吾妻線には何度か乗っており、終点の大前にも2度訪れているが、川原湯温泉には立ち寄ったことがなく、温泉とともに八ッ場ダム建設に伴って一部区間が移動した線路の付け替え区間に乗りたい気持ちもあった。
渋川駅を921発の大前行きに乗車。4両編成の車内は、ロングシートが7割程度埋まる乗り具合で、休日にしてはまずまずの利用状況だが、前の列車とは約1時間半、次の列車とは約2時間間隔が空いていることを考えると、旅客流動はそれほど太くなさそう。
列車は渋川駅を出ると、左カーブを切りながら上越線と別れ、利根川の支流である吾妻川に沿って徐々に高度を稼いでいく。
列車は、25メートルレールの規則正しいジョイント音を刻みながら山あいを単調なリズムで進む。1人なら心地良くて寝落ちしそうだが、同行いただいた先輩と2年ぶりのトークを楽しんでいると、いつの間にか線路付け替え区間手前の岩島駅に到着。発車すると、直進していた旧線跡を右手に見ながら左にカーブして、真新しいコンクリート橋で吾妻川を渡ると、全長4489メートルの八ッ場トンネルに入る。
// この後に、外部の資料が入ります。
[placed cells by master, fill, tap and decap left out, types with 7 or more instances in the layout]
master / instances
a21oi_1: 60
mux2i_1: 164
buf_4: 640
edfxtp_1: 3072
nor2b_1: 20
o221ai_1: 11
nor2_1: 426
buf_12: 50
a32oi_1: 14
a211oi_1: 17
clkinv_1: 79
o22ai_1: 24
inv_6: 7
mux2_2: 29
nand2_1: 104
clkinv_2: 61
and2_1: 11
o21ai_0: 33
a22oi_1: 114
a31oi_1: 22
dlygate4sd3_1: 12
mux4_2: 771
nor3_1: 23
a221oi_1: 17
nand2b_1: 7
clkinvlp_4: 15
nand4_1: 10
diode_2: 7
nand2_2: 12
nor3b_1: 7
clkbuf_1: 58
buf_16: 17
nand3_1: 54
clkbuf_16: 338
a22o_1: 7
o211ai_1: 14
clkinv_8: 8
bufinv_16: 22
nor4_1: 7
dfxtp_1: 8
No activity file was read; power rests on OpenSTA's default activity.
$ cat config.mk
export PLATFORM = sky130hd
export DESIGN_NAME = obj_timing
export DESIGN_NICKNAME = d
export VERILOG_FILES = /design/src/hdl/obj_pkg.sv /design/src/hdl/obj_timing.sv
export SDC_FILE = /design/constraint.sdc
export NUM_CORES = 1
export LEC_CHECK = 0
export ABC_CLOCK_PERIOD_IN_PS = 1700
export BUFFER_PORTS_ARGS = -buffer_cell sky130_fd_sc_hd__buf_2
export CAP_MARGIN = 5
export CELL_PAD_IN_SITES_DETAIL_PLACEMENT = 0
export CELL_PAD_IN_SITES_GLOBAL_PLACEMENT = 1
export CORE_MARGIN = 4
export CORE_UTILIZATION = 39
export CTS_CLUSTER_SIZE = 24
export DETAILED_ROUTE_END_ITERATION = 12
export PLACE_DENSITY = 0.76
export SLEW_MARGIN = 40
export SYNTH_ARGS = -nofsm -noshare
export SYNTH_HDL_FRONTEND = slang
export SYNTH_SLANG_ARGS = --single-unit
export TNS_END_PERCENT = 1
$ cat constraint.sdc
create_clock -name clk -period 1.7 [get_ports clk]
set_input_delay 0.17 -clock clk [delete_from_list [all_inputs] [get_ports clk]]
set_output_delay 0.17 -clock clk [all_outputs]
set_load 0.05 [all_outputs]
File: config.mk
export PLATFORM = sky130hd
export DESIGN_NAME = obj_scan_buf
export DESIGN_NICKNAME = d
export VERILOG_FILES = /design/src/hdl/obj_pkg.sv /design/src/hdl/obj_ram.sv /design/src/hdl/obj_scan_buf.sv
export SDC_FILE = /design/constraint.sdc
export NUM_CORES = 2
export LEC_CHECK = 0
export BUFFER_PORTS_ARGS = -buffer_cell sky130_fd_sc_hd__buf_2
export CAP_MARGIN = 20
export CORE_MARGIN = 2
export CORE_UTILIZATION = 30
export CTS_CLUSTER_SIZE = 25
export DETAILED_ROUTE_END_ITERATION = 10
export SYNTH_ARGS = -nofsm -noshare
export SYNTH_HDL_FRONTEND = slang
export SYNTH_SLANG_ARGS = --single-unit
File: constraint.sdc
create_clock -name clk -period 4.4 [get_ports clk]
set_input_delay 0.22 -clock clk [delete_from_list [all_inputs] [get_ports clk]]
set_output_delay 0.22 -clock clk [all_outputs]
set_load 0.02 [all_outputs]
File: src/hdl/obj_pkg.sv
`default_nettype none

package obj_pkg;

    // data widths
    typedef logic [7:0] obj_byte_t;   // object attribute or line buffer byte
    typedef logic [8:0] tab_addr_t;   // attribute table byte address
    typedef logic [6:0] slot_addr_t;  // line bank address, {slot, byte}
    typedef logic [7:0] vpos_t;       // line number

    // one table entry as delivered by the reader, b2 holds Y
    typedef struct packed {
        obj_byte_t b3;
        obj_byte_t b2;
        obj_byte_t b1;
        obj_byte_t b0;
    } obj_entry_t;

    // object table and line buffer
    localparam int        OBJ_COUNT    = 96;
    localparam int        OBJ_MAX_LINE = 24;
    localparam int        SLOT_FIRST   = 8;     // reader covers slots 8 to 31
    localparam obj_byte_t CLR_VAL      = 8'hF8; // empty byte, off screen Y

    // video timing
    localparam int CEN_DIV     = 4;   // draw_cen is one clock in four
    localparam int H_TOTAL     = 256;
    localparam int V_TOTAL     = 262;
    localparam int V_VIS_START = 16;
    localparam int V_VIS_END   = 239;
    localparam int H_READ      = 8;   // draw step where read-out begins

    typedef enum logic {
        SEARCH,
        TRANSFER
    } scan_state_t;

    typedef enum logic [1:0] {
        IDLE,
        READ,
        DRAIN
    } rd_state_t;

endpackage

`default_nettype wire

File: src/hdl/obj_ram.sv
`default_nettype none

module obj_ram
    import obj_pkg::*;
(
    input  wire        clk,
    input  slot_addr_t addr,
    input  obj_byte_t  data,
    input  wire        we,
    output obj_byte_t  q
);

    obj_byte_t mem [2**$bits(slot_addr_t)];

    // power up empty, every byte holds the clear value
    initial begin
        for (int i = 0; i < 2**$bits(slot_addr_t); i++) begin
            mem[i] = CLR_VAL;
        end
    end

    always_ff @(posedge clk) begin
        if (we) begin
            mem[addr] <= data;
            q         <= data;      // write-first
        end else begin
            q <= mem[addr];
        end
    end

endmodule

`default_nettype wire

File: src/hdl/obj_scan_buf.sv
`default_nettype none

// per-line object search into a pair of ping-pong line banks
// one bank is filled for the next line while the other is read and cleared
module obj_scan_buf
    import obj_pkg::*;
(
    input  wire        clk,
    input  wire        rst,
    input  wire        draw_cen,
    input  wire        hinit,
    input  wire        lvbl,
    input  wire        flip,
    input  vpos_t      v,
    output tab_addr_t  scan_addr,
    input  obj_byte_t  table_q,
    input  slot_addr_t rd_slot,
    input  wire        rd_step,
    output obj_byte_t  buf_q
);

    logic        bank_sel;       // low: search fills bank a, bank b is read
    vpos_t       vf;
    scan_state_t state;
    logic        fill;           // search is over for this line
    logic [4:0]  post_scan;      // match count within the line
    logic [7:0]  vsum;
    logic        match;
    logic        last_obj;
    logic [2:0]  step_d;         // rd_step delayed by one, two, three clocks
    logic        srch_we;
    logic        clr_we;
    slot_addr_t  srch_addr;

    slot_addr_t  addr_a, addr_b;
    obj_byte_t   data_a, data_b;
    logic        we_a, we_b;
    obj_byte_t   q_a, q_b;

    always_ff @(posedge clk, posedge rst) begin
        if (rst) begin
            bank_sel <= 1'b0;
        end else if (hinit) begin
            bank_sel <= ~bank_sel;
        end
    end

    always_ff @(posedge clk) begin
        if (hinit) begin
            vf <= v ^ {8{flip}};
        end
    end

    // Y + ~vf + K, K is 254 normally and 2 when flipped
    assign vsum     = table_q + ~vf + {{6{~flip}}, 2'b10};
    assign match    = &vsum[7:4];   // 16 lines tall
    assign last_obj = (scan_addr[8:2] == 7'(OBJ_COUNT - 1));

    always_ff @(posedge clk, posedge rst) begin
        if (rst) begin
            state     <= SEARCH;
            fill      <= 1'b1;      // idle until the first line starts
            scan_addr <= tab_addr_t'(2);
            post_scan <= '0;
        end else if (draw_cen) begin
            if (hinit) begin
                state     <= SEARCH;
                fill      <= 1'b0;
                scan_addr <= tab_addr_t'(2);  // Y byte of entry 0
                post_scan <= '0;
            end else begin
                case (state)
                    SEARCH: begin
                        if (lvbl && !fill) begin
                            if (match) begin
                                scan_addr[1:0] <= 2'd0;
                                state          <= TRANSFER;
                            end else if (last_obj) begin
                                fill <= 1'b1;
                            end else begin
                                scan_addr <= scan_addr + tab_addr_t'(4);
                            end
                        end
                    end
                    TRANSFER: begin
                        if (scan_addr[1:0] == 2'd3) begin
                            state <= SEARCH;
                            if (post_scan == 5'(OBJ_MAX_LINE - 1) || last_obj) begin
                                fill <= 1'b1;
                            end else begin
                                post_scan <= post_scan + 1'b1;
                                scan_addr <= scan_addr + tab_addr_t'(3);  // next Y
                            end
                        end else begin
                            scan_addr[1:0] <= scan_addr[1:0] + 2'd1;
                        end
                    end
                    default: state <= SEARCH;
                endcase
            end
        end
    end

    // table_q matches scan_addr on every draw_cen
    assign srch_we   = draw_cen && (state == TRANSFER);
    assign srch_addr = {~post_scan, scan_addr[1:0]};  // slot 31-n holds match n

    always_ff @(posedge clk, posedge rst) begin
        if (rst) begin
            step_d <= '0;
        end else begin
            step_d <= {step_d[1:0], rd_step};
        end
    end

    assign clr_we = step_d[2];

    always_ff @(posedge clk) begin
        if (step_d[1]) begin
            buf_q <= bank_sel ? q_a : q_b;
        end
    end

    always_comb begin
        if (!bank_sel) begin
            addr_a = srch_addr;
            data_a = table_q;
            we_a   = srch_we;
            addr_b = rd_slot;
            data_b = CLR_VAL;
            we_b   = clr_we;
        end else begin
            addr_a = rd_slot;
            data_a = CLR_VAL;
            we_a   = clr_we;
            addr_b = srch_addr;
            data_b = table_q;
            we_b   = srch_we;
        end
    end

    obj_ram bank_a (
        .clk  (clk),
        .addr (addr_a),
        .data (data_a),
        .we   (we_a),
        .q    (q_a)
    );

    obj_ram bank_b (
        .clk  (clk),
        .addr (addr_b),
        .data (data_b),
        .we   (we_b),
        .q    (q_b)
    );

endmodule

`default_nettype wire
列車は、時折パンタグラフから爆ぜるスパークを壁面に写しながら、トンネル内をひたすら上り勾配で進む。7年前に運用開始した八ッ場トンネルは鉄道トンネルでは新入りの部類で、最新技術が投入されているのだろうが、暗闇を進む中にあって技術革新を感じられるほどの知識も経験も持ち合わせていないのが悲しい。
民主党政権時代、八ッ場ダム建設を巡る曲折の只中には、同行の先輩も私も所管省庁の記者クラブに属しており、土木・建設技術を専門に扱う記者も身近にいたが、門外漢の私は無知そのもので、説明資料の用語すら理解できなかった。
トンネルを抜けると、右手にダムが開けて川原湯温泉駅に到着。

簡素な島式ホームから駅舎に上がると、駅員の姿はなくICカードの読み取り機もない。列車から降りた私たちを含む約10人の乗客は、手にした乗車券やスイカの行き場のないまま駅舎から出て、それぞれの目的地に向けて散っていく。
われわれは、次の下り普通列車までの約2時間を八ッ場ダム見学と風呂に充てるつもりなので、ダム湖(八ッ場あがつま湖)のほとりを下流方面に向けてぶらぶら歩く。ダムの稼働は2020年4月だが、ダム湖だけを見ていると、よそ者には昔からある風景のようにも思えてくる。

前日に続いて師走とは思えない穏やかな気候で、先輩とのハイキングを快適に楽しめる幸せに感謝しながら、遠くに見えている八ッ場大橋を目指し歩を進めた。